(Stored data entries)
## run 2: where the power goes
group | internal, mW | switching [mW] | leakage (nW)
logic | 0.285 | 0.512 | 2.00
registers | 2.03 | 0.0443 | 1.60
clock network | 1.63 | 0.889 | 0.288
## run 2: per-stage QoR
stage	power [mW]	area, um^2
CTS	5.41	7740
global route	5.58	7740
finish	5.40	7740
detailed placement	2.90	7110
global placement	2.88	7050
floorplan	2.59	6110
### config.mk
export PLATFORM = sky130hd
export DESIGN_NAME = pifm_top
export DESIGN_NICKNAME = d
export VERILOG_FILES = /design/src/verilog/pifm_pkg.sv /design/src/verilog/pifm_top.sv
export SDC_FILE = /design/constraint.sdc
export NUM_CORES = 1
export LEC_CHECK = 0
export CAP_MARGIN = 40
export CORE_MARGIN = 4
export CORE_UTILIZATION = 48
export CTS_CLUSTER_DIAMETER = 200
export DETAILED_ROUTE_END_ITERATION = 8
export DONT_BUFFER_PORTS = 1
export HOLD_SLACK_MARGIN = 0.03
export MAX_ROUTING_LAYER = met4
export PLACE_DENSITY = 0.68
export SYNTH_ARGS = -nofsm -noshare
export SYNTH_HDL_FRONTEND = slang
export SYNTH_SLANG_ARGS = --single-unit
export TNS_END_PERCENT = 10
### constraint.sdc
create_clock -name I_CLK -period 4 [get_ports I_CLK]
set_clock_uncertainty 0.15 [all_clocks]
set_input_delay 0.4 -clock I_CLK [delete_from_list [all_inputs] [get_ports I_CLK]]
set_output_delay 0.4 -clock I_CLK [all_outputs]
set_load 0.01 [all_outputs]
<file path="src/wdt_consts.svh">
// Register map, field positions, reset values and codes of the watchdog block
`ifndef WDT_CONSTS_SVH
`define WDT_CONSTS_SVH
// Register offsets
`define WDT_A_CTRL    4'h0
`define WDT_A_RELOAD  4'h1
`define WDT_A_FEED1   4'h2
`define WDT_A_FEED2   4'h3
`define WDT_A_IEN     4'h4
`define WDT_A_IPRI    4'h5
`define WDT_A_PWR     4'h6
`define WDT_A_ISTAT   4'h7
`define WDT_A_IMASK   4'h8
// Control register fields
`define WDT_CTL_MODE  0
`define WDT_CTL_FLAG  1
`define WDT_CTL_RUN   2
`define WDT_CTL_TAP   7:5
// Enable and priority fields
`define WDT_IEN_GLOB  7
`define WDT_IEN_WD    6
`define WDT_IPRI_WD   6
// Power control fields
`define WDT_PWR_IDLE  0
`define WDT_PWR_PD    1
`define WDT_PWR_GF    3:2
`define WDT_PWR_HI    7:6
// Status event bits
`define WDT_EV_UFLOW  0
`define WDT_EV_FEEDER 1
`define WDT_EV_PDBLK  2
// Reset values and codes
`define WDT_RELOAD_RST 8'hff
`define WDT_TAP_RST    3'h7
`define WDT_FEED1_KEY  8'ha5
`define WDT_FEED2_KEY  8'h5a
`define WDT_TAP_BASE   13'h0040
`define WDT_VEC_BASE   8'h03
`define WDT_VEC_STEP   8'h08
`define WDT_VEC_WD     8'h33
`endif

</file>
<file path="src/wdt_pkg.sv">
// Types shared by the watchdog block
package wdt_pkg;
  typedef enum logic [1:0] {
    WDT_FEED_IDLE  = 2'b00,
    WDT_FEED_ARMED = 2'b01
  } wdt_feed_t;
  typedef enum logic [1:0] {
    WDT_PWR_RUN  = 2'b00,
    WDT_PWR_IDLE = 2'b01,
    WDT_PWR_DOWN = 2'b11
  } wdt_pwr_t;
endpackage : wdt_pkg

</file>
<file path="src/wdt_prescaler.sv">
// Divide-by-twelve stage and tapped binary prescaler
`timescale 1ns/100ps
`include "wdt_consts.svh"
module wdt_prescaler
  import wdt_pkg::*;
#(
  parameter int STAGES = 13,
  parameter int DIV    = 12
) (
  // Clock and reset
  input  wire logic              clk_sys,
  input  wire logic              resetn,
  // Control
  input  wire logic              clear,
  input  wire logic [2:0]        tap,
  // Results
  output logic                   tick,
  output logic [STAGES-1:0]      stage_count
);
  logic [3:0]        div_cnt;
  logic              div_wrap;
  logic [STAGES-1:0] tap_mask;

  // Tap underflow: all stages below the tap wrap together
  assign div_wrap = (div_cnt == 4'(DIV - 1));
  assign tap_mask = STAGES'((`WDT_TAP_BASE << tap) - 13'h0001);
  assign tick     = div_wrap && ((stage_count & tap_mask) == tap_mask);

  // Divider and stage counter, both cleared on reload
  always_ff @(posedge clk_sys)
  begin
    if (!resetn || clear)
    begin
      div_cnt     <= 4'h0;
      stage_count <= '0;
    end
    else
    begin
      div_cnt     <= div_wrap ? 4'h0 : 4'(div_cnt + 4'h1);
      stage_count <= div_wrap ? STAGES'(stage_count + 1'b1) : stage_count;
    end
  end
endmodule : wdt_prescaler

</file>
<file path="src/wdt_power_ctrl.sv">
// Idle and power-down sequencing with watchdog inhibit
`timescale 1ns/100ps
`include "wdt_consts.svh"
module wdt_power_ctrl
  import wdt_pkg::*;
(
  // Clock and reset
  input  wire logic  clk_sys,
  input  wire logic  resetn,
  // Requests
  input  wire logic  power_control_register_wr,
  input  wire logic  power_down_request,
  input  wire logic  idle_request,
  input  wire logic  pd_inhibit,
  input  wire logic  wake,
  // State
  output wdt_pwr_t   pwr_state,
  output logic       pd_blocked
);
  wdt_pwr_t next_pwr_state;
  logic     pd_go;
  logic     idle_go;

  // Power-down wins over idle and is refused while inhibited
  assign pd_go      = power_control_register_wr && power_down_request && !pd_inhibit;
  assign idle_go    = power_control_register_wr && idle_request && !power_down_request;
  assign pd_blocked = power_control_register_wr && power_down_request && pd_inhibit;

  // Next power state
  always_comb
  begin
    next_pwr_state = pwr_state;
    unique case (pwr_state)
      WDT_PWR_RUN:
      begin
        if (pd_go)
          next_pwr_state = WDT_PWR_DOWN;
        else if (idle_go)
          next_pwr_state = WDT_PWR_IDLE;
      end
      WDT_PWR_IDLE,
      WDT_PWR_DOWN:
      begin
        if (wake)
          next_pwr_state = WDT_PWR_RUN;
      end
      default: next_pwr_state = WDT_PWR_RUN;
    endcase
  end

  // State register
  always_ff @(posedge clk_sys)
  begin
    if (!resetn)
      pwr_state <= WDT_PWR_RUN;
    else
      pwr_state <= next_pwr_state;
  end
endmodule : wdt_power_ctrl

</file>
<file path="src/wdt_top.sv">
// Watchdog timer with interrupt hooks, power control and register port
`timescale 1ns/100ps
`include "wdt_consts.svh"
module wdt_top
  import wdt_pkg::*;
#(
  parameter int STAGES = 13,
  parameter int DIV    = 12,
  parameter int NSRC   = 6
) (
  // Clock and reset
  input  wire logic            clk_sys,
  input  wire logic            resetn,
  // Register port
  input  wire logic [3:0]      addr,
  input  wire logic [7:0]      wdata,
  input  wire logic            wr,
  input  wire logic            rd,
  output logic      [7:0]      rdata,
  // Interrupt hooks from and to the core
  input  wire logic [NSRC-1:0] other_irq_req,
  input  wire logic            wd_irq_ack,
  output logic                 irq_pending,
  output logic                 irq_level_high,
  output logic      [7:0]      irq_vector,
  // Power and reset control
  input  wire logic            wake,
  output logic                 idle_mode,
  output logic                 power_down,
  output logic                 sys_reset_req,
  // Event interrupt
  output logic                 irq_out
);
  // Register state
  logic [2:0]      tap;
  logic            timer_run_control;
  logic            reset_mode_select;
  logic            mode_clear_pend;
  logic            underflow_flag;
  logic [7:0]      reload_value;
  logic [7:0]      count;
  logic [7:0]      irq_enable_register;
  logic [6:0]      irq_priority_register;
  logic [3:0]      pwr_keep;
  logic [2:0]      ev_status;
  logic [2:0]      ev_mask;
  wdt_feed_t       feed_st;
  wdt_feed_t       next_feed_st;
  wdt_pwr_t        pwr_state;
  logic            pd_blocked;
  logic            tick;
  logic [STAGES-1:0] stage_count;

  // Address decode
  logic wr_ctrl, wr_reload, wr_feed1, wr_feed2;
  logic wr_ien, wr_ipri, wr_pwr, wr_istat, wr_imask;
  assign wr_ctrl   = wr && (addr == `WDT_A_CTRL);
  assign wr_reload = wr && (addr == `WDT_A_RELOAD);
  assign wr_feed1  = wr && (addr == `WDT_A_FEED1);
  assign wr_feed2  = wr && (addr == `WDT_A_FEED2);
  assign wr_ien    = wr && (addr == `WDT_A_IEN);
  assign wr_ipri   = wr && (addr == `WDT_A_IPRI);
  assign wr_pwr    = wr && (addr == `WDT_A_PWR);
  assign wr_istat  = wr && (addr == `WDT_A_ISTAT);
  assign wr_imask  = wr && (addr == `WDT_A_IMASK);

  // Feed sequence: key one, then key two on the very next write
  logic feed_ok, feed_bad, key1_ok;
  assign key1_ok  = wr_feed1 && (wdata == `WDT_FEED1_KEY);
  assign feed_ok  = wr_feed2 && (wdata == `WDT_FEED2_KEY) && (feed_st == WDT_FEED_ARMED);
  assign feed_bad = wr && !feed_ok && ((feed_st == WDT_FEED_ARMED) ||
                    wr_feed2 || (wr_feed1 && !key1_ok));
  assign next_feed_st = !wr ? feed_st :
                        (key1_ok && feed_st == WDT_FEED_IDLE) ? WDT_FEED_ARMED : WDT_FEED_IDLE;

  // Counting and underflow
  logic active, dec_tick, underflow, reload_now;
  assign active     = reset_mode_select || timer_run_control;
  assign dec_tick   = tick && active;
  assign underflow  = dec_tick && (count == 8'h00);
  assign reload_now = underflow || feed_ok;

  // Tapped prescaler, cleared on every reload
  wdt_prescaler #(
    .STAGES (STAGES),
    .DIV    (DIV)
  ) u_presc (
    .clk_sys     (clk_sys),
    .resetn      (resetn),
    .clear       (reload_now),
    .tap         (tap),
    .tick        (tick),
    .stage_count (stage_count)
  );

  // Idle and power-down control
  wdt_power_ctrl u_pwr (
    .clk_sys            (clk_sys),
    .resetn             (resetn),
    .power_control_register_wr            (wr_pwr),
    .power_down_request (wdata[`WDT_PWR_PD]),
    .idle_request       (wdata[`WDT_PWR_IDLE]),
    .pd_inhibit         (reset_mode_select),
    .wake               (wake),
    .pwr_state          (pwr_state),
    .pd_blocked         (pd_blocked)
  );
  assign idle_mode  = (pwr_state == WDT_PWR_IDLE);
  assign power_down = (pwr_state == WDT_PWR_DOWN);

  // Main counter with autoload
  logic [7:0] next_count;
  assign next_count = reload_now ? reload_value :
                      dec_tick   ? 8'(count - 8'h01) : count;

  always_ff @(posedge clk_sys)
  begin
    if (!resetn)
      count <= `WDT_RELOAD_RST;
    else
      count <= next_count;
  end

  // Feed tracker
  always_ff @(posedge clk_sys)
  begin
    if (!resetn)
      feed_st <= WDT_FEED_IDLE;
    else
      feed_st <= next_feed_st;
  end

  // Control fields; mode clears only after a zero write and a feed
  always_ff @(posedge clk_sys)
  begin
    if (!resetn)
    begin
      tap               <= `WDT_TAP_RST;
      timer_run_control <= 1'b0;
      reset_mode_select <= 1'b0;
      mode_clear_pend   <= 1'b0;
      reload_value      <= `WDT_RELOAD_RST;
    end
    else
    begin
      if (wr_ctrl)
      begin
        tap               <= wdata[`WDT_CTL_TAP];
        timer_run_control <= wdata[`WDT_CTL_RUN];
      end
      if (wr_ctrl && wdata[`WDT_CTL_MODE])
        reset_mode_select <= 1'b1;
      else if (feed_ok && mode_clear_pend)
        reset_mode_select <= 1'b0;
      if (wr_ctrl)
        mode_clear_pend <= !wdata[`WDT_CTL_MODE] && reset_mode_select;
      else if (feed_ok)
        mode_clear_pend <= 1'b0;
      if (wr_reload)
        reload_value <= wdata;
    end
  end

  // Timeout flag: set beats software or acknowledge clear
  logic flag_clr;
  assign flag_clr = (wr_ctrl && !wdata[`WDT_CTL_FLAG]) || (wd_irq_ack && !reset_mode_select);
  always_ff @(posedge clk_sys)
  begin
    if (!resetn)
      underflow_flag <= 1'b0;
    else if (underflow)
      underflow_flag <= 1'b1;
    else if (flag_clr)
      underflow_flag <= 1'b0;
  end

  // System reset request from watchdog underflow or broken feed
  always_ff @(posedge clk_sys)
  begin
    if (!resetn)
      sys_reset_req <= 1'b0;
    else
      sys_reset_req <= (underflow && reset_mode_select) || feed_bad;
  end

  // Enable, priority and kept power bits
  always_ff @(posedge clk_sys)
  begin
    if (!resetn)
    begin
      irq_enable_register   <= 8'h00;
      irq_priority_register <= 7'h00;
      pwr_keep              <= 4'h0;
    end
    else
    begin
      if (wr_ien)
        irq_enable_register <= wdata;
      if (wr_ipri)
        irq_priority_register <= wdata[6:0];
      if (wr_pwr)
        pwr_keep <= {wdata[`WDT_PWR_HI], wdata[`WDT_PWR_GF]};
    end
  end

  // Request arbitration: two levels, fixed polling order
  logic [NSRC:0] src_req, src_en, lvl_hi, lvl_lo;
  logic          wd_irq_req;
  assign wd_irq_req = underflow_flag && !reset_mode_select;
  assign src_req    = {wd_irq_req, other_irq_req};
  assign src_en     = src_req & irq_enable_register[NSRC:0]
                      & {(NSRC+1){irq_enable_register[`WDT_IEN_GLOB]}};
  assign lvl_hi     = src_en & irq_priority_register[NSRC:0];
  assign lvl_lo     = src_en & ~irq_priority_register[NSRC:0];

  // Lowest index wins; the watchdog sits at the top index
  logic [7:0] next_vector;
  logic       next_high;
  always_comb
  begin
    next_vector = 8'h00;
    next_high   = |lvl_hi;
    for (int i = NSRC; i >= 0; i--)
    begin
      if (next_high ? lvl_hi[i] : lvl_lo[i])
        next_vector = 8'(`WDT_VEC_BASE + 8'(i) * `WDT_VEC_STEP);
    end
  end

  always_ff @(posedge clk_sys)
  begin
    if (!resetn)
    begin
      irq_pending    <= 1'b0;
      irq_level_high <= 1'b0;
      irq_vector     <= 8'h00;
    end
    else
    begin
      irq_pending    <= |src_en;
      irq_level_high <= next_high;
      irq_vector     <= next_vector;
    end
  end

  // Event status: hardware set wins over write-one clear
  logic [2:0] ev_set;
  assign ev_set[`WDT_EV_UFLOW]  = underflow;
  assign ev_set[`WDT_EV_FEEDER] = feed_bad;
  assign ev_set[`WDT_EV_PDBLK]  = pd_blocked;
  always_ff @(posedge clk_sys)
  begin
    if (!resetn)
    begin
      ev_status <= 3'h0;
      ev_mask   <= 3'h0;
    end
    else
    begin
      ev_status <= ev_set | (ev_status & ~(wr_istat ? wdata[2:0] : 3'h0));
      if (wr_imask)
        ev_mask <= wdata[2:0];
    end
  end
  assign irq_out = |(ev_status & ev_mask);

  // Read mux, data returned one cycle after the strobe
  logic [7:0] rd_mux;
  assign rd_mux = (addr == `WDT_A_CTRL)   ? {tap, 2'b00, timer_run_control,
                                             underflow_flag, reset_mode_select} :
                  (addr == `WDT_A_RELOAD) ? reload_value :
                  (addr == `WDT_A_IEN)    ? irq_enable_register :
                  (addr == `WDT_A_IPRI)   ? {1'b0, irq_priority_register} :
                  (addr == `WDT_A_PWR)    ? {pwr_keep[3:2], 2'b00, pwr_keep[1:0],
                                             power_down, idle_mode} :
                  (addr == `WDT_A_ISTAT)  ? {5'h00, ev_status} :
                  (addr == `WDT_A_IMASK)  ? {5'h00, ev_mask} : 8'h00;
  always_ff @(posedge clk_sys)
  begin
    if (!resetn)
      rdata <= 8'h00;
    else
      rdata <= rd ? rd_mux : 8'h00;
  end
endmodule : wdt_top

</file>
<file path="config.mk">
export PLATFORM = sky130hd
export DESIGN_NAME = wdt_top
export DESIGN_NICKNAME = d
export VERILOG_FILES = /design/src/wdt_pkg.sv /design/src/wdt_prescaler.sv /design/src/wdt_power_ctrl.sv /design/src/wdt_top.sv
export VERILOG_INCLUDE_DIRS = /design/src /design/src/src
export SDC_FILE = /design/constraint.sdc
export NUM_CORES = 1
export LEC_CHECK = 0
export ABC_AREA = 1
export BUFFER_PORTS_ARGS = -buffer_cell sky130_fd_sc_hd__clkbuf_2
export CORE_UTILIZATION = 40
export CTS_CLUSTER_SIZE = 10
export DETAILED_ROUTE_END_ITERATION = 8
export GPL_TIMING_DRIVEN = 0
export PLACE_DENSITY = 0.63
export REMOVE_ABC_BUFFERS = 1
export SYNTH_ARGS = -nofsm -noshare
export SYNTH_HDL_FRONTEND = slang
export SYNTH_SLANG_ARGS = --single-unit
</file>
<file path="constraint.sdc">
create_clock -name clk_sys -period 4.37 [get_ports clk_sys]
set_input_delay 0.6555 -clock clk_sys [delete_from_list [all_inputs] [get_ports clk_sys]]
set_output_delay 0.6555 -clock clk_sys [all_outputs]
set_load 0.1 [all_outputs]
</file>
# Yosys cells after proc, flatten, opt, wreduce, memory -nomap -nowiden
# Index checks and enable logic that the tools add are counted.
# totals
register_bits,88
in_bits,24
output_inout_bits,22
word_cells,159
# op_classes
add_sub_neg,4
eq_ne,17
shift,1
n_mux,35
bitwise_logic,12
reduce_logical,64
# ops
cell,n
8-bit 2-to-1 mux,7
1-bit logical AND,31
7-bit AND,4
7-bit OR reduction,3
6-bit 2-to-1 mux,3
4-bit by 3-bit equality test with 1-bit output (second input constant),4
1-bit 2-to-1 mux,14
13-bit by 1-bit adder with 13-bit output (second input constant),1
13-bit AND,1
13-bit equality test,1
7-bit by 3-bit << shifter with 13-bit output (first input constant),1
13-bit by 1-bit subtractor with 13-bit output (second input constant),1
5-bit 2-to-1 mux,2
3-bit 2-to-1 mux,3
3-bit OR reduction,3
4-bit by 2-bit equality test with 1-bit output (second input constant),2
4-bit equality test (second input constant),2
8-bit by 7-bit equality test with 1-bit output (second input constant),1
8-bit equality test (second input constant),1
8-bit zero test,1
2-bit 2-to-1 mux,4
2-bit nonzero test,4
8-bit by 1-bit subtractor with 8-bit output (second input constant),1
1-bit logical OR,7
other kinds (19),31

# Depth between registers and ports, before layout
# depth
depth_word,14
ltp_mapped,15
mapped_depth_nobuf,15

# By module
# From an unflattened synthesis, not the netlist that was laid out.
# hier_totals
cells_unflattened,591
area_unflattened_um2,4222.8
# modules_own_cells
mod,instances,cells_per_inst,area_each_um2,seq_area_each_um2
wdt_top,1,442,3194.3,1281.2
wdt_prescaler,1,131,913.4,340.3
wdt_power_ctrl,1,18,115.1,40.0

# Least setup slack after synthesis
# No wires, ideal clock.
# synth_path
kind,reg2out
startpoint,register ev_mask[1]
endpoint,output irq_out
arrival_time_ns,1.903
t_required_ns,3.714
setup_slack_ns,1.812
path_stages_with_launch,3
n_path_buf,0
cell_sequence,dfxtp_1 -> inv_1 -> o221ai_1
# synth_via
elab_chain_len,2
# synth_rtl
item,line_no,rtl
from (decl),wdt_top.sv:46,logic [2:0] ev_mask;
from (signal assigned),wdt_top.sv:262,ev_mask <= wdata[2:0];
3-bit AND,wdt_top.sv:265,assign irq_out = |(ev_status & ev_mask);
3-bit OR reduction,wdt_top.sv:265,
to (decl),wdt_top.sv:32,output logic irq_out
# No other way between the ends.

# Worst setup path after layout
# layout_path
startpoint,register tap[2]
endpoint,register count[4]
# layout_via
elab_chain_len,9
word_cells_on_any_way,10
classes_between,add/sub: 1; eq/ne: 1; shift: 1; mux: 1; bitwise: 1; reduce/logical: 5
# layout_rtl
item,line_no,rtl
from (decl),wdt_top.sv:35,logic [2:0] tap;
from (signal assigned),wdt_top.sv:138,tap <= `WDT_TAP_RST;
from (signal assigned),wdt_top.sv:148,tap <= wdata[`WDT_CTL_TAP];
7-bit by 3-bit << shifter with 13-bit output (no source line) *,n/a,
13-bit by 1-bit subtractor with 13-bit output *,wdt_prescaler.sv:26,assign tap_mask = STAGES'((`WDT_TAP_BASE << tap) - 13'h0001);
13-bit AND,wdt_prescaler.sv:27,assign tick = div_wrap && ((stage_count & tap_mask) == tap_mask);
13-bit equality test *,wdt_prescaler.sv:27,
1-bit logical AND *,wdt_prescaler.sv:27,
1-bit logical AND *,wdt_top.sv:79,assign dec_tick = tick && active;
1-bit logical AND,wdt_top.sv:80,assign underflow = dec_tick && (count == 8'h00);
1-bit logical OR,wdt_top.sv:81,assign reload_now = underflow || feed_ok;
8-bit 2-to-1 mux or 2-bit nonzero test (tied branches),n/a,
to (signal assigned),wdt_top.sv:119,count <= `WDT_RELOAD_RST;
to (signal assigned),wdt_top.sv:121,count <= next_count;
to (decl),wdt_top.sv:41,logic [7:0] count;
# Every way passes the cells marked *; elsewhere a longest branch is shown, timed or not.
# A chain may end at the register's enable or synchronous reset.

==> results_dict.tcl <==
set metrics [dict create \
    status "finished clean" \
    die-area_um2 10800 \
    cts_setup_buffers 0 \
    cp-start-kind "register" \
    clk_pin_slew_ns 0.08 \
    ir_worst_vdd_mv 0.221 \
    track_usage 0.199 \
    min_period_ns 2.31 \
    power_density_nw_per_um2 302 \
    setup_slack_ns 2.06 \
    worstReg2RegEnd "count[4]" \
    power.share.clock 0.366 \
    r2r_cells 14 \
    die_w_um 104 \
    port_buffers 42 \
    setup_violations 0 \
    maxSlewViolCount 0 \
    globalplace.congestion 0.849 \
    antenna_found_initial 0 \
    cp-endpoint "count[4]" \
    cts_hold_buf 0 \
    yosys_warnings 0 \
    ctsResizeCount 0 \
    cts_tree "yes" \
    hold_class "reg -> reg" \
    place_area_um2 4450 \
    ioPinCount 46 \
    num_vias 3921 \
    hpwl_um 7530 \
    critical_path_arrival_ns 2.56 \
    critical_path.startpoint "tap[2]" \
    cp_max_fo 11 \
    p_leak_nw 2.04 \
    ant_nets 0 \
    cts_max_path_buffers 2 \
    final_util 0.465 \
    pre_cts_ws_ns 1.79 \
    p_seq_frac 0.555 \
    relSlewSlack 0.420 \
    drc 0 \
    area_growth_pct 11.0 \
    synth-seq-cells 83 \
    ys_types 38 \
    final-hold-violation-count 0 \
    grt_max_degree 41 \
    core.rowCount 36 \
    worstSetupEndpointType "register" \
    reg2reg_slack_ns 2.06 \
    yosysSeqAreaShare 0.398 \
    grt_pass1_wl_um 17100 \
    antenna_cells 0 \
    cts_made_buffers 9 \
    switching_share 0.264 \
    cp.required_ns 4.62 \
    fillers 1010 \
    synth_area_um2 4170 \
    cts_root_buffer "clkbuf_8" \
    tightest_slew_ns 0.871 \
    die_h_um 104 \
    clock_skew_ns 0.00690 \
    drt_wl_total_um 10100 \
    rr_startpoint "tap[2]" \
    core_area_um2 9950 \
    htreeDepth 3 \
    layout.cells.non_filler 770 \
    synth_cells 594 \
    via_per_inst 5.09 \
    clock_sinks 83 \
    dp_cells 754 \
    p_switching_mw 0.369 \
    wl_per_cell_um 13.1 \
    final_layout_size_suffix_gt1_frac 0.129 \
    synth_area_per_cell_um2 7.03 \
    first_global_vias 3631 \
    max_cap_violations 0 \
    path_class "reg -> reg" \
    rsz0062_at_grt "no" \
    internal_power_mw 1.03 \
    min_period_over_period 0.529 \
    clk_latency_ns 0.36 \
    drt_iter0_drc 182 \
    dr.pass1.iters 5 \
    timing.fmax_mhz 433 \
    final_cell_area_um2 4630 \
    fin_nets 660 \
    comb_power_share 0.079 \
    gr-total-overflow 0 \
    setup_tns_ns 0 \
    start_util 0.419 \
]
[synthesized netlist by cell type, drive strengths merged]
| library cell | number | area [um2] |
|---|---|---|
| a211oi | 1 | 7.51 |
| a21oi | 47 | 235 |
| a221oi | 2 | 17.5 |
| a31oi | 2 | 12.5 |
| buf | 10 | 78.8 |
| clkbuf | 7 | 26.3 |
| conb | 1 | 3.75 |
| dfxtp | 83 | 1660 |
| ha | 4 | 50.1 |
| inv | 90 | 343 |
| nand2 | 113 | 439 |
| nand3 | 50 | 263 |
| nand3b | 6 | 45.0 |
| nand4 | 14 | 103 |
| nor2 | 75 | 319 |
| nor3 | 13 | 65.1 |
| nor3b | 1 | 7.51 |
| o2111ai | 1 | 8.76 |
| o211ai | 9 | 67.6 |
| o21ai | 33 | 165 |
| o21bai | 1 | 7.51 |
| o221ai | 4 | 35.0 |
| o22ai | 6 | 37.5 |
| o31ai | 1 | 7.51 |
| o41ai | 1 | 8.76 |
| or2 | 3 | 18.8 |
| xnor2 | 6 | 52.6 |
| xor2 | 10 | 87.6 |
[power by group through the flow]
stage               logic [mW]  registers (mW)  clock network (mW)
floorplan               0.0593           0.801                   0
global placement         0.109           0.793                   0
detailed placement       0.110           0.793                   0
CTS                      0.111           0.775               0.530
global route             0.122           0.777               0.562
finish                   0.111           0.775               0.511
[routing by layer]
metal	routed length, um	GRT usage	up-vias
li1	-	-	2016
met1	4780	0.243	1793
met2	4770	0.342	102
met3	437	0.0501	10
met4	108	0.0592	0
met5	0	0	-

** WHAT IS EXPECTED **
Copy out the lines above exactly, beginning at the one that contains "antenna_found_initial 0 \" and ending at the one that contains "ha | 4 | 50.1 |".

** THE ANSWER **
    antenna_found_initial 0 \
    cp-endpoint "count[4]" \
    cts_hold_buf 0 \
    yosys_warnings 0 \
    ctsResizeCount 0 \
    cts_tree "yes" \
    hold_class "reg -> reg" \
    place_area_um2 4450 \
    ioPinCount 46 \
    num_vias 3921 \
    hpwl_um 7530 \
    critical_path_arrival_ns 2.56 \
    critical_path.startpoint "tap[2]" \
    cp_max_fo 11 \
    p_leak_nw 2.04 \
    ant_nets 0 \
    cts_max_path_buffers 2 \
    final_util 0.465 \
    pre_cts_ws_ns 1.79 \
    p_seq_frac 0.555 \
    relSlewSlack 0.420 \
    drc 0 \
    area_growth_pct 11.0 \
    synth-seq-cells 83 \
    ys_types 38 \
    final-hold-violation-count 0 \
    grt_max_degree 41 \
    core.rowCount 36 \
    worstSetupEndpointType "register" \
    reg2reg_slack_ns 2.06 \
    yosysSeqAreaShare 0.398 \
    grt_pass1_wl_um 17100 \
    antenna_cells 0 \
    cts_made_buffers 9 \
    switching_share 0.264 \
    cp.required_ns 4.62 \
    fillers 1010 \
    synth_area_um2 4170 \
    cts_root_buffer "clkbuf_8" \
    tightest_slew_ns 0.871 \
    die_h_um 104 \
    clock_skew_ns 0.00690 \
    drt_wl_total_um 10100 \
    rr_startpoint "tap[2]" \
    core_area_um2 9950 \
    htreeDepth 3 \
    layout.cells.non_filler 770 \
    synth_cells 594 \
    via_per_inst 5.09 \
    clock_sinks 83 \
    dp_cells 754 \
    p_switching_mw 0.369 \
    wl_per_cell_um 13.1 \
    final_layout_size_suffix_gt1_frac 0.129 \
    synth_area_per_cell_um2 7.03 \
    first_global_vias 3631 \
    max_cap_violations 0 \
    path_class "reg -> reg" \
    rsz0062_at_grt "no" \
    internal_power_mw 1.03 \
    min_period_over_period 0.529 \
    clk_latency_ns 0.36 \
    drt_iter0_drc 182 \
    dr.pass1.iters 5 \
    timing.fmax_mhz 433 \
    final_cell_area_um2 4630 \
    fin_nets 660 \
    comb_power_share 0.079 \
    gr-total-overflow 0 \
    setup_tns_ns 0 \
    start_util 0.419 \
]
[synthesized netlist by cell type, drive strengths merged]
| library cell | number | area [um2] |
|---|---|---|
| a211oi | 1 | 7.51 |
| a21oi | 47 | 235 |
| a221oi | 2 | 17.5 |
| a31oi | 2 | 12.5 |
| buf | 10 | 78.8 |
| clkbuf | 7 | 26.3 |
| conb | 1 | 3.75 |
| dfxtp | 83 | 1660 |
| ha | 4 | 50.1 |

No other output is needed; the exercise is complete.